We experienced a series of status incidents on Monday, Nov 19, and Tuesday, Nov 20. Since there were some common threads and the customer impact was largely the same, we’ve decided to cover it all in this postmortem.
Help Scout experienced no downtime in the web or mobile apps, but Mailbox API 2.0 experienced a cumulative 14 minutes of downtime. There was also no data lost. However, during the incidents there were brief periods of higher than normal page load times in the web app, and delays in things like folder counts, inbound/outbound email processing, search and reports indexing, and workflows processing. Those delays ranged anywhere from a couple of minutes to roughly 20 minutes. Across all customers, there were 98 chat transcripts delivered up to a few hours late.
Monday, Nov 19 - 4:10 - 5:40am EST
A few separate processes cumulatively created more events than our queues were able to process at a time, which had a negative impact on overall database performance as well. Our Ops team was notified immediately and took a number of actions to get the event queues back to zero and stabilize performance. Page load times were 4-5 seconds on average, which is an increase of about 25% above normal.
Monday, Nov 19 - 9:52am - 3:26pm EST
There was no real page load performance impact during this incident, but roughly 8% of customers did see sporadic delays in things like folder counts, search and reports indexing, and workflows processing.
The cause was the release of an internal API a couple hours earlier. This release was out of sync with our search indexing services, and led to a backup of events on our queues. We were able to roll back the release and address the initial backup, but a high number of invalid events were created before the roll back finished. Long story short, it took several hours for this data shard to fully recover.
Tuesday, Nov 20 - 10:37 - 11:25am EST
This incident was relatively similar to the first one experienced on Monday morning. Separate processes came together to create a high number of events on our queues and negatively impact database performance. Between roughly 11:00-11:20am EST, page load times more than doubled to more than 7 seconds, but did recover without downtime.

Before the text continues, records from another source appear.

==> config.mk <==
export PLATFORM = sky130hd
export DESIGN_NAME = uart_rx
export DESIGN_NICKNAME = d
export VERILOG_FILES = /design/src/rtl/uart_rx.sv
export SDC_FILE = /design/constraint.sdc
export NUM_CORES = 1
export LEC_CHECK = 0
export CAP_MARGIN = 15
export CELL_PAD_IN_SITES_DETAIL_PLACEMENT = 1
export CELL_PAD_IN_SITES_GLOBAL_PLACEMENT = 1
export CORE_ASPECT_RATIO = 0.5
export CORE_MARGIN = 2
export CORE_UTILIZATION = 40
export CTS_CLUSTER_SIZE = 20
export DETAILED_ROUTE_END_ITERATION = 7
export GPL_ROUTABILITY_DRIVEN = 0
export PLACE_DENSITY_LB_ADDON = 0.1
export SYNTH_ARGS = -nofsm -noshare
export SYNTH_HDL_FRONTEND = slang
export SYNTH_SLANG_ARGS = --single-unit
==> constraint.sdc <==
create_clock -name clk -period 5.5 [get_ports clk]
set_clock_uncertainty 0.05 [all_clocks]
set_input_delay 1.1 -clock clk [delete_from_list [all_inputs] [get_ports clk]]
set_output_delay 1.1 -clock clk [all_outputs]
set_load 0.05 [all_outputs]
==> src/rtl/uart_rx.sv <==
// 8n1 UART receiver with OVS-times oversampling and a 2-flop input synchronizer.
// Optional 2-of-3 sample voting is enabled by defining UART_RX_MAJORITY_EN.
module uart_rx #(
    parameter int OVS = 16
) (
    input  logic       clk,
    input  logic       rst_n,
    input  logic       in,
    output logic [7:0] data,
    output logic       data_rdy,
    output logic       frame_err
);

    localparam int CW = $clog2(OVS);
    localparam logic [CW-1:0] HALF = CW'(OVS / 2 - 1);
    localparam logic [CW-1:0] LAST = CW'(OVS - 1);

    localparam logic [2:0] IDLE  = 3'd0;
    localparam logic [2:0] START = 3'd1;
    localparam logic [2:0] DATA  = 3'd2;
    localparam logic [2:0] STOP  = 3'd3;
    localparam logic [2:0] BREAK = 3'd4;

    logic          s1, s2;
    logic [1:0]    warm;
    logic          prev;
    logic [2:0]    state;
    logic [CW-1:0] cnt;
    logic [3:0]    bitn;
    logic [7:0]    shreg;
    logic          sample;

    always_ff @(posedge clk or negedge rst_n) begin
        if (!rst_n) begin
            s1 <= 1'b1;
            s2 <= 1'b1;
        end else begin
            s1 <= in;
            s2 <= s1;
        end
    end

`ifdef UART_RX_MAJORITY_EN
    logic h1, h2;

    always_ff @(posedge clk or negedge rst_n) begin
        if (!rst_n) begin
            h1 <= 1'b1;
            h2 <= 1'b1;
        end else begin
            h1 <= s2;
            h2 <= h1;
        end
    end

    assign sample = (h1 & h2) | (h1 & s2) | (h2 & s2);
`else
    assign sample = s2;
`endif

    // The reset-forced 1s in the synchronizer are not real line history, so a
    // falling edge is only recognised once s2 carries sampled line values.
    always_ff @(posedge clk or negedge rst_n) begin
        if (!rst_n) begin
            warm <= 2'b00;
            prev <= 1'b0;
        end else begin
            warm <= {warm[0], 1'b1};
            prev <= warm[1] ? s2 : 1'b0;
        end
    end

    always_ff @(posedge clk or negedge rst_n) begin
        if (!rst_n) begin
            state     <= IDLE;
            cnt       <= '0;
            bitn      <= 4'd0;
            shreg     <= 8'h00;
            data      <= 8'h00;
            data_rdy  <= 1'b0;
            frame_err <= 1'b0;
        end else begin
            data_rdy  <= 1'b0;
            frame_err <= 1'b0;
            case (state)
                IDLE: begin
                    if (!s2 && prev) begin
                        state <= START;
                        cnt   <= '0;
                    end
                end
                START: begin
                    if (cnt == HALF) begin
                        cnt   <= '0;
                        bitn  <= 4'd0;
                        state <= sample ? IDLE : DATA;
                    end else begin
                        cnt <= cnt + 1'b1;
                    end
                end
                DATA: begin
                    if (cnt == LAST) begin
                        cnt   <= '0;
                        shreg <= {sample, shreg[7:1]};
                        if (bitn == 4'd7) begin
                            bitn  <= 4'd0;
                            state <= STOP;
                        end else begin
                            bitn <= bitn + 4'd1;
                        end
                    end else begin
                        cnt <= cnt + 1'b1;
                    end
                end
                STOP: begin
                    if (cnt == LAST) begin
                        cnt <= '0;
                        if (sample) begin
                            data     <= shreg;
                            data_rdy <= 1'b1;
                            state    <= IDLE;
                        end else begin
                            frame_err <= 1'b1;
                            state     <= BREAK;
                        end
                    end else begin
                        cnt <= cnt + 1'b1;
                    end
                end
                BREAK: begin
                    if (s2) state <= IDLE;
                end
                default: state <= IDLE;
            endcase
        end
    end

endmodule

==> impl_metrics.json <==
{
  "grt_usage_pct": 14.5,
  "hold_path_class": "reg -> reg",
  "ant_nets": 0,
  "cts_buffer_depth": 2,
  "start_util_pct": 42.8,
  "cp.required_ps": 4350,
  "die_width_microns": 90.6,
  "fin_area_sq_um": 1760,
  "first_global_vias": 949,
  "status": "completed",
  "worst_case_vdd_ir_drop_v": 0.000162,
  "maximum_number_of_pins_on_one_net_before_global_route_repair": 35,
  "critPathTopFamily": "buffers and inverters",
  "asyncSetResetFlopFracSynth_pct": 100,
  "final_layout_size_suffix_gt1_share_pct": 26.7,
  "gr-total-overflow": 0,
  "coreArea_sq_um": 3510,
  "endpoint_kind": "output pin",
  "tritoncts": "built",
  "crit_path_cell_trace": "clkdlybuf4s50_1",
  "routed_wl_microns": 2650,
  "area.sequential_sq_um": 853,
  "yosysWarningCount": 0,
  "synth-seq-area-share_pct": 56.8,
  "clkSinkCount": 34,
  "multi_input_area_sq_um": 597,
  "cts_hold_buffers": 0,
  "ys_dominant_reg_cell": "sky130_fd_sc_hd__dfrtp_1",
  "synth_area_per_cell_sq_um": 12.7,
  "final_hpwl_from_detailed_placement_microns": 1780,
  "routed-wl-met3_microns": 112,
  "drt-vias-per-instance": 4.95,
  "powerDensity_nw_per_um2": 369,
  "cp_data_arrival_time_ps": 1450,
  "postSynthNetCount": 123,
  "syn_to_final_growth_pct": 17.1,
  "wl_per_cell_microns": 14.2,
  "ioPinCount": 13,
  "wl_met2_microns": 1210,
  "synthesis.area_sq_um": 1500,
  "holdWs_ps": 308,
  "fmax_ghz": 0.385,
  "drc": 0,
  "fill_cells": 365,
  "wl_met1_microns": 1310,
  "max_slew_margin_pct": 56.8,
  "cts_max_level": 2,
  "synthCells": 118,
  "max_cap_violations": 0,
  "drt_iter0_drc": 15,
  "placedInstanceArea_sq_um": 1660,
  "std_cell_rows": 15,
  "critical_path.max_fanout": 2,
  "num_antenna_cells": 0,
  "num_vias": 920,
  "cts.reportedPaths.clkPinSlew_ps": 70,
  "cp.buffers_inverters": 1,
  "worst_skew_pair.late_latency_ps": 290,
  "power.leakage_nw": 0.811,
  "synth_edf_count": 0,
  "final_number_of_setup_violating_endpoints": 0,
  "synth-seq-cells": 34,
  "cp-start-kind": "flip-flop",
  "dr.pass1.iters": 4,
  "final_hold_viol_count": 0,
  "max_slew.worst_pin.slew_ps": 644,
  "highest-signal-layer": "met4",
  "antenna_violations_before_repair": 0,
  "critPathSlowestCell": "sky130_fd_sc_hd__clkdlybuf4s50_1",
  "die-area_sq_um": 4290,
  "grt_pass1_wl_microns": 4570,
  "final_max_slew_viol_count": 0,
  "min_period_ps": 2600,
  "finalCritPeriodShare_pct": 47.3,
  "post_cts_resize_count": 0,
  "die_height_microns": 47.3,
  "rsz0062_at_grt": "no",
  "synth.lib_cells_used.distinct": 38,
  "design.final.nets": 139,
  "timing.critical_path.slowest_cell_delay_ps": 810,
  "post-cts-setup-buffer-count": 0,
  "cts-root-buf": "sky130_fd_sc_hd__clkbuf_8",
  "timing.setup.tns_ps": 0,
  "place.port_buffers": 12,
  "utilization_pct": 50.1,
  "critical_path_class": "reg -> out",
  "cts_made_buffers": 5
}
[synth_stat cells, types with 2 or more instances]
master	number	share of area (%)
sky130_fd_sc_hd__nand3b_1	2	1.0
sky130_fd_sc_hd__nand3_1	4	1.3
sky130_fd_sc_hd__ha_1	2	1.7
sky130_fd_sc_hd__dfstp_2	2	3.5
sky130_fd_sc_hd__nor3b_1	2	1.0
sky130_fd_sc_hd__nor2b_1	3	1.3
sky130_fd_sc_hd__o21ai_0	8	2.7
sky130_fd_sc_hd__buf_6	2	1.5
sky130_fd_sc_hd__clkbuf_1	2	0.50
sky130_fd_sc_hd__mux2_2	10	7.5
sky130_fd_sc_hd__nand2_1	10	2.5
sky130_fd_sc_hd__inv_1	3	0.75
sky130_fd_sc_hd__a21oi_1	3	1.0
sky130_fd_sc_hd__nor2_1	3	0.75
sky130_fd_sc_hd__mux2_4	8	8.0
sky130_fd_sc_hd__dfrtp_1	32	53
[state kept, by name (all words and copies together), names as in the netlist]
register / flops
cnt: 4
shreg: 8
bitn: 4
data_rdy: 1
warm: 2
prev: 1
frame_err: 1
data: 8
state: 3
s2: 1
s1: 1
[final timing paths]
kind | start | end | slack [ps] | cells after the start
worst max-delay path | data[4] | data[4] | 2900 | 1
worst min-delay path | s1 | s2 | 310 | 0
worst max register to register | cnt[1] | data[6] | 3210 | 5
worst min register to register | s1 | s2 | 310 | 0
max in group asynchronous | rst_n | s2 | 3880 | 2
min in group asynchronous | rst_n | bitn[3] | 1170 | 2
[metrics by stage]
step | power [mW] | cells | setup WS [ps]
after floorplan | 0.424 | 118 | 3500
after global placement | 0.450 | 178 | 3210
after detailed placement | 0.456 | 178 | 3210
after CTS | 0.657 | 186 | 2880
after global routing | 0.693 | 186 | 2840
final | 0.648 | 186 | 2900
[layout make-up]
type	count	share of cell area, %
timing repair buffer	13	7.26
inverter	5	1.21
multi-input combinational	75	34.0
clock inverter	2	0.712
sequential	34	48.5
clock buffer	6	4.70
tap	51	3.63
[where the power goes]
group          switching (mW)  internal, mW
logic                  0.0701        0.0625
clock network          0.0953         0.101
registers              0.0399         0.279
[per-layer routing]
metal	track usage, %	up-vias
li1	-	438
met1	18.9	464
met2	22.8	14
met3	5.30	4
met4	5.54	0
met5	0	-
[cells in the final DEF (no fill, tap or decap), types with 2 or more instances in the layout]
cell	instances
sky130_fd_sc_hd__a21oi_1	3
sky130_fd_sc_hd__clkbuf_8	6
sky130_fd_sc_hd__clkdlybuf4s50_1	12
sky130_fd_sc_hd__dfrtp_1	32
sky130_fd_sc_hd__dfstp_2	2
sky130_fd_sc_hd__ha_1	2
sky130_fd_sc_hd__inv_1	3
sky130_fd_sc_hd__mux2_2	10
sky130_fd_sc_hd__mux2_4	8
sky130_fd_sc_hd__nand2_1	10
sky130_fd_sc_hd__nand3_1	4
sky130_fd_sc_hd__nand3b_1	2
sky130_fd_sc_hd__nor2_1	3
sky130_fd_sc_hd__nor2b_1	3
sky130_fd_sc_hd__nor3b_1	2
sky130_fd_sc_hd__o21ai_0	8
[kinds of logic (layout without fill, tap and decap cells)]
kind of cell	Yosys count	in the layout	synth area share, %
AOI/OAI and AO/OA	19	19	8.58
DFF	34	34	56.8
other	1	1	0.250
buffers and inverters	9	26	3.42
xor gates and xnor gates	1	1	0.583
adders and majority gates	2	2	1.67
muxes	19	19	16.2
and+or+nand+nor	33	33	12.5
Note: power is estimated with default switching activity, not from simulation.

Later in the afternoon, we did identify 98 conversations that had failed to be properly created during the incident, and we were able to run a script to retry those and distribute them to 65 different mailboxes across our system.
It won’t surprise you to hear that we learned a lot! Several changes have been shipped over the last 24 hours that will help us prevent these sorts of issues in the future. We can’t make any guarantees, but we don’t expect the trend to continue tomorrow. We also have a list of items the Engineering team will be working on to further stabilize the system moving forward.
One thing that worked rather well were our alerting and logging systems, properly pointing us in the right direction more often than not. So we’re happy to see things getting better on that front. We sincerely apologize for any frustration this caused over the last couple days.